PROMPT:
Which of the lines in the listing that follows hold "default"? Pull each one out.
*** Opening SOURCE MATERIAL ***
<file path="src/rtl/alu8_pkg.sv">
package alu8_pkg;
  localparam int unsigned W   = 8;
  localparam int unsigned MSB = W - 1;

  // status byte bit positions (software decodes these)
  localparam int unsigned ST_C   = 0;
  localparam int unsigned ST_Z   = 1;
  localparam int unsigned ST_I   = 2;
  localparam int unsigned ST_D   = 3;
  localparam int unsigned ST_B   = 4;
  localparam int unsigned ST_ONE = 5;
  localparam int unsigned ST_V   = 6;
  localparam int unsigned ST_N   = 7;
  localparam logic [7:0] ONE_MASK = 8'(1) << ST_ONE;
  localparam logic [7:0] ST_RESET = ONE_MASK | (8'(1) << ST_Z);

  typedef enum logic [3:0] {
    OP_ADC = 4'h0, OP_SBC = 4'h1, OP_CPA = 4'h2, OP_CPX = 4'h3,
    OP_ASL = 4'h4, OP_LSR = 4'h5, OP_ROL = 4'h6, OP_ROR = 4'h7,
    OP_BIT = 4'h8, OP_AND = 4'h9, OP_ORA = 4'hA, OP_EOR = 4'hB,
    OP_ARR = 4'hC, OP_AXS = 4'hD, OP_ASR = 4'hE, OP_LDM = 4'hF
  } alu_op_e;

  // one unit's answer: result, flag values, and which of C/V it defines
  typedef struct packed {
    logic [W-1:0] res;
    logic         c;
    logic         z;
    logic         n;
    logic         v;
    logic         wc;
    logic         wv;
  } alu_out_t;
endpackage

</file>
<file path="src/rtl/alu8_arith.sv">
module alu8_arith
  import alu8_pkg::*;
(
  input  logic         clk_i,
  input  logic         rst_ni,
  input  alu_op_e      op_i,
  input  logic [W-1:0] a_i,
  input  logic [W-1:0] x_i,
  input  logic [W-1:0] m_i,
  input  logic         cin_i,
  output alu_out_t     out_o
);
  // one adder serves add, subtract, both compares and and-subtract
  function automatic logic [W:0] add_c(logic [W-1:0] p, logic [W-1:0] q, logic ci);
    return {1'b0, p} + {1'b0, q} + {{W{1'b0}}, ci};
  endfunction

  logic [W-1:0] lhs, rhs;
  logic         ci;
  logic [W:0]   sum;
  logic         ovf_w;   // signed overflow event
  logic         nob_w;   // carry out = no borrow on subtract forms

  always_comb begin
    lhs = a_i;
    rhs = m_i;
    ci  = cin_i;
    case (op_i)
      OP_SBC: rhs = ~m_i;
      OP_CPA: begin rhs = ~m_i; ci = 1'b1; end
      OP_CPX: begin lhs = x_i; rhs = ~m_i; ci = 1'b1; end
      OP_AXS: begin lhs = a_i & x_i; rhs = ~m_i; ci = 1'b1; end
      default: ;
    endcase
  end

  assign sum   = add_c(lhs, rhs, ci);
  assign nob_w = sum[W];
  assign ovf_w = (lhs[MSB] == rhs[MSB]) && (sum[MSB] != lhs[MSB]);

  always_comb begin
    out_o.res = sum[W-1:0];
    if (op_i == OP_CPA) out_o.res = a_i;
    if (op_i == OP_CPX) out_o.res = x_i;
    out_o.c  = nob_w;
    out_o.z  = (sum[W-1:0] == '0);
    out_o.n  = sum[MSB];
    out_o.v  = ovf_w;
    out_o.wc = 1'b1;
    out_o.wv = (op_i == OP_ADC) || (op_i == OP_SBC);
  end


  adc_overflow_chk: assert property (@(posedge clk_i) disable iff (!rst_ni)
    (op_i == OP_ADC && a_i[MSB] == m_i[MSB]) |-> (out_o.v == (out_o.res[MSB] != a_i[MSB])));

  sbc_same_sign_chk: assert property (@(posedge clk_i) disable iff (!rst_ni)
    (op_i == OP_SBC && a_i[MSB] == m_i[MSB]) |-> !out_o.v);

  cmp_carry_chk: assert property (@(posedge clk_i) disable iff (!rst_ni)
    (op_i == OP_CPA) |-> (out_o.c == (a_i >= m_i) && out_o.res == a_i && !out_o.wv));

  axs_carry_chk: assert property (@(posedge clk_i) disable iff (!rst_ni)
    (op_i == OP_AXS) |-> (out_o.c == ((a_i & x_i) >= m_i)));
endmodule

</file>
<file path="src/rtl/alu8_shift.sv">
module alu8_shift
  import alu8_pkg::*;
(
  input  logic         clk_i,
  input  logic         rst_ni,
  input  alu_op_e      op_i,
  input  logic [W-1:0] a_i,
  input  logic [W-1:0] m_i,
  input  logic         cin_i,
  output alu_out_t     out_o
);
  logic         masked;   // source is A & M
  logic         left;
  logic         ins;      // bit shifted in
  logic [W-1:0] src;
  logic [W-1:0] shv;
  logic         out_bit;  // bit shifted out

  assign masked  = (op_i == OP_ARR) || (op_i == OP_ASR);
  assign left    = (op_i == OP_ASL) || (op_i == OP_ROL);
  assign ins     = cin_i & ((op_i == OP_ROL) || (op_i == OP_ROR) || (op_i == OP_ARR));
  assign src     = masked ? (a_i & m_i) : m_i;
  assign shv     = left ? {src[W-2:0], ins} : {ins, src[MSB:1]};
  assign out_bit = left ? src[MSB] : src[0];

  always_comb begin
    out_o.res = shv;
    out_o.z   = (shv == '0);
    out_o.n   = shv[MSB];
    out_o.wc  = 1'b1;
    out_o.c   = out_bit;
    out_o.v   = 1'b0;
    out_o.wv  = 1'b0;
    if (op_i == OP_ARR) begin
      out_o.c  = shv[W-2];
      out_o.v  = shv[W-2] ^ shv[W-3];
      out_o.wv = 1'b1;
    end
  end


  shl_carry_chk: assert property (@(posedge clk_i) disable iff (!rst_ni)
    (op_i == OP_ASL) |-> (out_o.c == m_i[MSB] && !out_o.res[0]));

  ror_top_chk: assert property (@(posedge clk_i) disable iff (!rst_ni)
    (op_i == OP_ROR) |-> (out_o.res[MSB] == cin_i && out_o.c == m_i[0]));

  arr_top_chk: assert property (@(posedge clk_i) disable iff (!rst_ni)
    (op_i == OP_ARR) |-> (out_o.res[MSB] == cin_i && out_o.wv));

  asr_chk: assert property (@(posedge clk_i) disable iff (!rst_ni)
    (op_i == OP_ASR) |-> (!out_o.n && out_o.c == (a_i[0] & m_i[0]) && !out_o.wv));
endmodule

</file>
<file path="src/rtl/alu8_logic.sv">
module alu8_logic
  import alu8_pkg::*;
(
  input  logic         clk_i,
  input  logic         rst_ni,
  input  alu_op_e      op_i,
  input  logic [W-1:0] a_i,
  input  logic [W-1:0] m_i,
  output alu_out_t     out_o
);
  logic         is_bit;
  logic [W-1:0] conj;
  logic [W-1:0] val;

  assign is_bit = (op_i == OP_BIT);
  assign conj   = a_i & m_i;

  always_comb begin
    case (op_i)
      OP_ORA:  val = a_i | m_i;
      OP_EOR:  val = a_i ^ m_i;
      OP_LDM:  val = m_i;
      OP_BIT:  val = a_i;
      default: val = conj;
    endcase
  end

  always_comb begin
    out_o.res = val;
    out_o.z   = is_bit ? (conj == '0) : (val == '0);
    out_o.n   = is_bit ? m_i[MSB] : val[MSB];
    out_o.v   = m_i[W-2];
    out_o.wv  = is_bit;
    out_o.c   = 1'b0;
    out_o.wc  = 1'b0;
  end


  bit_keep_chk: assert property (@(posedge clk_i) disable iff (!rst_ni)
    is_bit |-> (out_o.res == a_i && !out_o.wc && out_o.n == m_i[MSB]));
endmodule

</file>
<file path="src/rtl/alu8_flags.sv">
module alu8_flags
  import alu8_pkg::*;
(
  input  logic       clk_i,
  input  logic       rst_ni,
  input  logic       exec_i,
  input  logic       wr_i,
  input  logic [7:0] din_i,
  input  logic       c_i,
  input  logic       z_i,
  input  logic       n_i,
  input  logic       v_i,
  output logic [7:0] status_o,
  output logic       cin_o
);
  logic [7:0] st_q;
  logic       upd_w;   // execute update that is not overridden

  assign upd_w = exec_i && !wr_i;

  always_ff @(posedge clk_i) begin
    if (!rst_ni) begin
      st_q <= ST_RESET;
    end else if (wr_i) begin
      st_q <= din_i | ONE_MASK;
    end else if (exec_i) begin
      st_q[ST_C] <= c_i;
      st_q[ST_Z] <= z_i;
      st_q[ST_N] <= n_i;
      st_q[ST_V] <= v_i;
    end
  end

  assign status_o = st_q;
  assign cin_o    = st_q[ST_C];


  one_bit_chk: assert property (@(posedge clk_i) disable iff (!rst_ni) status_o[ST_ONE]);

  wr_prio_chk: assert property (@(posedge clk_i) disable iff (!rst_ni)
    wr_i |=> (status_o == ($past(din_i) | ONE_MASK)));

  hold_chk: assert property (@(posedge clk_i) disable iff (!rst_ni)
    (!wr_i && !exec_i) |=> $stable(status_o));

  keep_idb_chk: assert property (@(posedge clk_i) disable iff (!rst_ni)
    upd_w |=> (status_o[ST_B:ST_I] == $past(status_o[ST_B:ST_I])));

  load_cv_chk: assert property (@(posedge clk_i) disable iff (!rst_ni)
    upd_w |=> (status_o[ST_C] == $past(c_i) && status_o[ST_V] == $past(v_i)));
endmodule

</file>
<file path="src/rtl/alu8_status.sv">
module alu8_status
  import alu8_pkg::*;
(
  input  logic       clk_i,
  input  logic       rst_ni,
  input  logic [3:0] op_i,
  input  logic [7:0] acc_i,
  input  logic [7:0] idx_i,
  input  logic [7:0] opnd_i,
  input  logic       exec_i,
  input  logic       st_wr_i,
  input  logic [7:0] st_din_i,
  output logic [7:0] result_o,
  output logic       c_o,
  output logic       z_o,
  output logic       n_o,
  output logic       v_o,
  output logic [7:0] status_o
);
  alu_op_e  op;
  logic     cin;
  alu_out_t ar_out, sh_out, lg_out, sel;
  logic     keeps_cv;   // op leaves C and V alone

  assign op = alu_op_e'(op_i);

  alu8_arith u_arith (
    .clk_i(clk_i), .rst_ni(rst_ni), .op_i(op), .a_i(acc_i), .x_i(idx_i),
    .m_i(opnd_i), .cin_i(cin), .out_o(ar_out));

  alu8_shift u_shift (
    .clk_i(clk_i), .rst_ni(rst_ni), .op_i(op), .a_i(acc_i),
    .m_i(opnd_i), .cin_i(cin), .out_o(sh_out));

  alu8_logic u_logic (
    .clk_i(clk_i), .rst_ni(rst_ni), .op_i(op), .a_i(acc_i),
    .m_i(opnd_i), .out_o(lg_out));

  always_comb begin
    case (op)
      OP_ADC, OP_SBC, OP_CPA, OP_CPX, OP_AXS: sel = ar_out;
      OP_ASL, OP_LSR, OP_ROL, OP_ROR, OP_ARR, OP_ASR: sel = sh_out;
      default: sel = lg_out;
    endcase
  end

  assign result_o = sel.res;
  assign z_o      = sel.z;
  assign n_o      = sel.n;
  assign c_o      = sel.wc ? sel.c : cin;
  assign v_o      = sel.wv ? sel.v : status_o[ST_V];

  alu8_flags u_flags (
    .clk_i(clk_i), .rst_ni(rst_ni), .exec_i(exec_i), .wr_i(st_wr_i),
    .din_i(st_din_i), .c_i(c_o), .z_i(z_o), .n_i(n_o), .v_i(v_o),
    .status_o(status_o), .cin_o(cin));

  assign keeps_cv = (op == OP_AND) || (op == OP_ORA) || (op == OP_EOR) || (op == OP_LDM);


  logic_keep_chk: assert property (@(posedge clk_i) disable iff (!rst_ni)
    keeps_cv |-> (c_o == status_o[ST_C] && v_o == status_o[ST_V]));
endmodule

</file>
*** Closing SOURCE MATERIAL ***
TASK OUTPUT:
      default: ;
      default: val = conj;
      default: sel = lg_out;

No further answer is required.